# What is being asked:
All of the data is to be copied word for word.

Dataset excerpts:
....

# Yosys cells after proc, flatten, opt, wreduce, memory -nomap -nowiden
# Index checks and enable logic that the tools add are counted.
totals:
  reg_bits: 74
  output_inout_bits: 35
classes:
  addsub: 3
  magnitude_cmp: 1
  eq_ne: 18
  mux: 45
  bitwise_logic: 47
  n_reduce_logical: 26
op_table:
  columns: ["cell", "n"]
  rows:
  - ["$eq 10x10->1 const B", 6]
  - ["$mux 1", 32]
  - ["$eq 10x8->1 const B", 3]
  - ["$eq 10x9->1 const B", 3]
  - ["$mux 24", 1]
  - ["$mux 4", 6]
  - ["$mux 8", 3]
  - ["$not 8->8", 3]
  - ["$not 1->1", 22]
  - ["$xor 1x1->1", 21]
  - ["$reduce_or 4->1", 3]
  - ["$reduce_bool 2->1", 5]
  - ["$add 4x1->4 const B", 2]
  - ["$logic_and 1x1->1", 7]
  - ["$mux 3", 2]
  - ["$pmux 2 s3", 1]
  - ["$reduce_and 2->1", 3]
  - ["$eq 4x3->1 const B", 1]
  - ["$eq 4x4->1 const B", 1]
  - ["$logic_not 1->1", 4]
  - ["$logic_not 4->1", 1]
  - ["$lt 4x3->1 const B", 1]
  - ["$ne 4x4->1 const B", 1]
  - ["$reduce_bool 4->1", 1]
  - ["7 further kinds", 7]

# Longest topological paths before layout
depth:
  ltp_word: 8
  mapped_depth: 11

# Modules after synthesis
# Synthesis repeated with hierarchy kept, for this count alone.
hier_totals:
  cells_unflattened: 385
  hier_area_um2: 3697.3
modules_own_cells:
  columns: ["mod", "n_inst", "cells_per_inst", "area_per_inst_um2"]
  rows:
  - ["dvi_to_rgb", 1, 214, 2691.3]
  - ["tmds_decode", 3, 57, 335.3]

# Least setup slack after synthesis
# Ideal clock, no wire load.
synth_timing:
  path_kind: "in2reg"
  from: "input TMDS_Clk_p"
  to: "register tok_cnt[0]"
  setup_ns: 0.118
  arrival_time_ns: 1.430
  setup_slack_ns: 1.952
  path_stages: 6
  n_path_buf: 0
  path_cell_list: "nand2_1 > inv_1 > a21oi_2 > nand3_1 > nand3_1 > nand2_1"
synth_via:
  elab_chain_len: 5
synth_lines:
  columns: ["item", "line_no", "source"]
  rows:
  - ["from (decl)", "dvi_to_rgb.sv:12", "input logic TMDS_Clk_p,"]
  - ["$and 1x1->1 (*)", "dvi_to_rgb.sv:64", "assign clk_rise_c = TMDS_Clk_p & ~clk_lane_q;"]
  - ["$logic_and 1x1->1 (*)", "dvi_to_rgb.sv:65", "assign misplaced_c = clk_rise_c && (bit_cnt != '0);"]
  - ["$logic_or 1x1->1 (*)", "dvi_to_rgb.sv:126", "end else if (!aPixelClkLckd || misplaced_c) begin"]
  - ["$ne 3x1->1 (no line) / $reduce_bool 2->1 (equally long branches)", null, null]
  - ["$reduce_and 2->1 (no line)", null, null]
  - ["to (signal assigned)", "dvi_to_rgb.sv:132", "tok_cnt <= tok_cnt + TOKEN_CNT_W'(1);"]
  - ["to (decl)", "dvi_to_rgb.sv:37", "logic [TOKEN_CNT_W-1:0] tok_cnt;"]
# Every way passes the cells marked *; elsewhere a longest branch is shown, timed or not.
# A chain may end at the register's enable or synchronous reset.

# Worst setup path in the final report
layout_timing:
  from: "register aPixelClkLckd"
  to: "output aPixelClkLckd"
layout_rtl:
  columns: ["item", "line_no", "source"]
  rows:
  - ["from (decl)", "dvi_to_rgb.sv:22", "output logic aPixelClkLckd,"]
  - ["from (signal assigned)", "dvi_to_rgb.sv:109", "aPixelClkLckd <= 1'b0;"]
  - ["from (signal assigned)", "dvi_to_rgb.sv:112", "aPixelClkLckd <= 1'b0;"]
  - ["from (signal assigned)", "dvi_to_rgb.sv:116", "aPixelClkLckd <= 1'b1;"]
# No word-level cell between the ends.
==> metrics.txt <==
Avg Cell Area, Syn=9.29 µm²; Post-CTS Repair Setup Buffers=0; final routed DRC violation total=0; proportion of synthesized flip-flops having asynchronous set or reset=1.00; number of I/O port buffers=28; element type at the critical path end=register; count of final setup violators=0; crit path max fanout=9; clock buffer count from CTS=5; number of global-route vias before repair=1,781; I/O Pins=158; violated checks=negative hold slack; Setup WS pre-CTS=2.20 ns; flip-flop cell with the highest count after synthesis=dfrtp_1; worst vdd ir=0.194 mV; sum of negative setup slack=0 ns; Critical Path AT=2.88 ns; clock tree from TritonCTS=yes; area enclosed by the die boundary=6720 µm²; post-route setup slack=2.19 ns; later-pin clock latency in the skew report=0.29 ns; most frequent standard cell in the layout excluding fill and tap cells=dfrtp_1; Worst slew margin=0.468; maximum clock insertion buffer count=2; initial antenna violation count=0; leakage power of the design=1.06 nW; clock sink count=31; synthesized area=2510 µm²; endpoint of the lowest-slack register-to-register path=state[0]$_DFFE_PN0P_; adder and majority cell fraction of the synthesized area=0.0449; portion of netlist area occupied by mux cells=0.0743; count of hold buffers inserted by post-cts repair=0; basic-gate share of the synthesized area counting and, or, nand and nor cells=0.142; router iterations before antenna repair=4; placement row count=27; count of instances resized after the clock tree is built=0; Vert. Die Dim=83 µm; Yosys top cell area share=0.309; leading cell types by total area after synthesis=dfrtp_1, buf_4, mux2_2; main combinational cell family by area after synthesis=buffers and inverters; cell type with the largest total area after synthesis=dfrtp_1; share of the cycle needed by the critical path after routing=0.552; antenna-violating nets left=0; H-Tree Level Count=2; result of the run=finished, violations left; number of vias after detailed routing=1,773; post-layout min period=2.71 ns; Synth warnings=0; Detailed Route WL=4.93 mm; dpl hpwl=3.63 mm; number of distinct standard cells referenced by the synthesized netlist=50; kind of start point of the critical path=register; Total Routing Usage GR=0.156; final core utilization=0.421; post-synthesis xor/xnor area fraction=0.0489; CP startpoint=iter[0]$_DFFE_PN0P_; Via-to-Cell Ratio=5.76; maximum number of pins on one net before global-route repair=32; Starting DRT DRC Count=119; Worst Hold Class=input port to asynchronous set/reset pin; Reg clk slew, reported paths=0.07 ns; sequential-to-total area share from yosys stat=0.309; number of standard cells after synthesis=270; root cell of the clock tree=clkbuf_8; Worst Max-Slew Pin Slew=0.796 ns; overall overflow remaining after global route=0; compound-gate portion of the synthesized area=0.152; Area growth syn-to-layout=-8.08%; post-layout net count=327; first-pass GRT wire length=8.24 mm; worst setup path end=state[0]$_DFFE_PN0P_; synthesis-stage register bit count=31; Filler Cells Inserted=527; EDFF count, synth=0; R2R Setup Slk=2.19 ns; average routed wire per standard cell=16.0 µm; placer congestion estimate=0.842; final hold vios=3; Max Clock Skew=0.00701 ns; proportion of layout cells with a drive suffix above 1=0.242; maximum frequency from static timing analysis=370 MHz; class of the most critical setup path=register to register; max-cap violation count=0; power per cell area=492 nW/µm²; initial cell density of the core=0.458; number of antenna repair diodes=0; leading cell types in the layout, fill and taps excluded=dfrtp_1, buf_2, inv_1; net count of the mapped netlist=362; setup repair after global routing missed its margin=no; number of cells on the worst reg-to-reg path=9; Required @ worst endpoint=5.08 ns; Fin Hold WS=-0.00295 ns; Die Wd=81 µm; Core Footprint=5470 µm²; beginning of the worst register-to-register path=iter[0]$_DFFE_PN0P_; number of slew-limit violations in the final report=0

....

# Final answer:
# Yosys cells after proc, flatten, opt, wreduce, memory -nomap -nowiden
# Index checks and enable logic that the tools add are counted.
totals:
  reg_bits: 74
  output_inout_bits: 35
classes:
  addsub: 3
  magnitude_cmp: 1
  eq_ne: 18
  mux: 45
  bitwise_logic: 47
  n_reduce_logical: 26
op_table:
  columns: ["cell", "n"]
  rows:
  - ["$eq 10x10->1 const B", 6]
  - ["$mux 1", 32]
  - ["$eq 10x8->1 const B", 3]
  - ["$eq 10x9->1 const B", 3]
  - ["$mux 24", 1]
  - ["$mux 4", 6]
  - ["$mux 8", 3]
  - ["$not 8->8", 3]
  - ["$not 1->1", 22]
  - ["$xor 1x1->1", 21]
  - ["$reduce_or 4->1", 3]
  - ["$reduce_bool 2->1", 5]
  - ["$add 4x1->4 const B", 2]
  - ["$logic_and 1x1->1", 7]
  - ["$mux 3", 2]
  - ["$pmux 2 s3", 1]
  - ["$reduce_and 2->1", 3]
  - ["$eq 4x3->1 const B", 1]
  - ["$eq 4x4->1 const B", 1]
  - ["$logic_not 1->1", 4]
  - ["$logic_not 4->1", 1]
  - ["$lt 4x3->1 const B", 1]
  - ["$ne 4x4->1 const B", 1]
  - ["$reduce_bool 4->1", 1]
  - ["7 further kinds", 7]

# Longest topological paths before layout
depth:
  ltp_word: 8
  mapped_depth: 11

# Modules after synthesis
# Synthesis repeated with hierarchy kept, for this count alone.
hier_totals:
  cells_unflattened: 385
  hier_area_um2: 3697.3
modules_own_cells:
  columns: ["mod", "n_inst", "cells_per_inst", "area_per_inst_um2"]
  rows:
  - ["dvi_to_rgb", 1, 214, 2691.3]
  - ["tmds_decode", 3, 57, 335.3]

# Least setup slack after synthesis
# Ideal clock, no wire load.
synth_timing:
  path_kind: "in2reg"
  from: "input TMDS_Clk_p"
  to: "register tok_cnt[0]"
  setup_ns: 0.118
  arrival_time_ns: 1.430
  setup_slack_ns: 1.952
  path_stages: 6
  n_path_buf: 0
  path_cell_list: "nand2_1 > inv_1 > a21oi_2 > nand3_1 > nand3_1 > nand2_1"
synth_via:
  elab_chain_len: 5
synth_lines:
  columns: ["item", "line_no", "source"]
  rows:
  - ["from (decl)", "dvi_to_rgb.sv:12", "input logic TMDS_Clk_p,"]
  - ["$and 1x1->1 (*)", "dvi_to_rgb.sv:64", "assign clk_rise_c = TMDS_Clk_p & ~clk_lane_q;"]
  - ["$logic_and 1x1->1 (*)", "dvi_to_rgb.sv:65", "assign misplaced_c = clk_rise_c && (bit_cnt != '0);"]
  - ["$logic_or 1x1->1 (*)", "dvi_to_rgb.sv:126", "end else if (!aPixelClkLckd || misplaced_c) begin"]
  - ["$ne 3x1->1 (no line) / $reduce_bool 2->1 (equally long branches)", null, null]
  - ["$reduce_and 2->1 (no line)", null, null]
  - ["to (signal assigned)", "dvi_to_rgb.sv:132", "tok_cnt <= tok_cnt + TOKEN_CNT_W'(1);"]
  - ["to (decl)", "dvi_to_rgb.sv:37", "logic [TOKEN_CNT_W-1:0] tok_cnt;"]
# Every way passes the cells marked *; elsewhere a longest branch is shown, timed or not.
# A chain may end at the register's enable or synchronous reset.

# Worst setup path in the final report
layout_timing:
  from: "register aPixelClkLckd"
  to: "output aPixelClkLckd"
layout_rtl:
  columns: ["item", "line_no", "source"]
  rows:
  - ["from (decl)", "dvi_to_rgb.sv:22", "output logic aPixelClkLckd,"]
  - ["from (signal assigned)", "dvi_to_rgb.sv:109", "aPixelClkLckd <= 1'b0;"]
  - ["from (signal assigned)", "dvi_to_rgb.sv:112", "aPixelClkLckd <= 1'b0;"]
  - ["from (signal assigned)", "dvi_to_rgb.sv:116", "aPixelClkLckd <= 1'b1;"]
# No word-level cell between the ends.
==> metrics.txt <==
Avg Cell Area, Syn=9.29 µm²; Post-CTS Repair Setup Buffers=0; final routed DRC violation total=0; proportion of synthesized flip-flops having asynchronous set or reset=1.00; number of I/O port buffers=28; element type at the critical path end=register; count of final setup violators=0; crit path max fanout=9; clock buffer count from CTS=5; number of global-route vias before repair=1,781; I/O Pins=158; violated checks=negative hold slack; Setup WS pre-CTS=2.20 ns; flip-flop cell with the highest count after synthesis=dfrtp_1; worst vdd ir=0.194 mV; sum of negative setup slack=0 ns; Critical Path AT=2.88 ns; clock tree from TritonCTS=yes; area enclosed by the die boundary=6720 µm²; post-route setup slack=2.19 ns; later-pin clock latency in the skew report=0.29 ns; most frequent standard cell in the layout excluding fill and tap cells=dfrtp_1; Worst slew margin=0.468; maximum clock insertion buffer count=2; initial antenna violation count=0; leakage power of the design=1.06 nW; clock sink count=31; synthesized area=2510 µm²; endpoint of the lowest-slack register-to-register path=state[0]$_DFFE_PN0P_; adder and majority cell fraction of the synthesized area=0.0449; portion of netlist area occupied by mux cells=0.0743; count of hold buffers inserted by post-cts repair=0; basic-gate share of the synthesized area counting and, or, nand and nor cells=0.142; router iterations before antenna repair=4; placement row count=27; count of instances resized after the clock tree is built=0; Vert. Die Dim=83 µm; Yosys top cell area share=0.309; leading cell types by total area after synthesis=dfrtp_1, buf_4, mux2_2; main combinational cell family by area after synthesis=buffers and inverters; cell type with the largest total area after synthesis=dfrtp_1; share of the cycle needed by the critical path after routing=0.552; antenna-violating nets left=0; H-Tree Level Count=2; result of the run=finished, violations left; number of vias after detailed routing=1,773; post-layout min period=2.71 ns; Synth warnings=0; Detailed Route WL=4.93 mm; dpl hpwl=3.63 mm; number of distinct standard cells referenced by the synthesized netlist=50; kind of start point of the critical path=register; Total Routing Usage GR=0.156; final core utilization=0.421; post-synthesis xor/xnor area fraction=0.0489; CP startpoint=iter[0]$_DFFE_PN0P_; Via-to-Cell Ratio=5.76; maximum number of pins on one net before global-route repair=32; Starting DRT DRC Count=119; Worst Hold Class=input port to asynchronous set/reset pin; Reg clk slew, reported paths=0.07 ns; sequential-to-total area share from yosys stat=0.309; number of standard cells after synthesis=270; root cell of the clock tree=clkbuf_8; Worst Max-Slew Pin Slew=0.796 ns; overall overflow remaining after global route=0; compound-gate portion of the synthesized area=0.152; Area growth syn-to-layout=-8.08%; post-layout net count=327; first-pass GRT wire length=8.24 mm; worst setup path end=state[0]$_DFFE_PN0P_; synthesis-stage register bit count=31; Filler Cells Inserted=527; EDFF count, synth=0; R2R Setup Slk=2.19 ns; average routed wire per standard cell=16.0 µm; placer congestion estimate=0.842; final hold vios=3; Max Clock Skew=0.00701 ns; proportion of layout cells with a drive suffix above 1=0.242; maximum frequency from static timing analysis=370 MHz; class of the most critical setup path=register to register; max-cap violation count=0; power per cell area=492 nW/µm²; initial cell density of the core=0.458; number of antenna repair diodes=0; leading cell types in the layout, fill and taps excluded=dfrtp_1, buf_2, inv_1; net count of the mapped netlist=362; setup repair after global routing missed its margin=no; number of cells on the worst reg-to-reg path=9; Required @ worst endpoint=5.08 ns; Fin Hold WS=-0.00295 ns; Die Wd=81 µm; Core Footprint=5470 µm²; beginning of the worst register-to-register path=iter[0]$_DFFE_PN0P_; number of slew-limit violations in the final report=0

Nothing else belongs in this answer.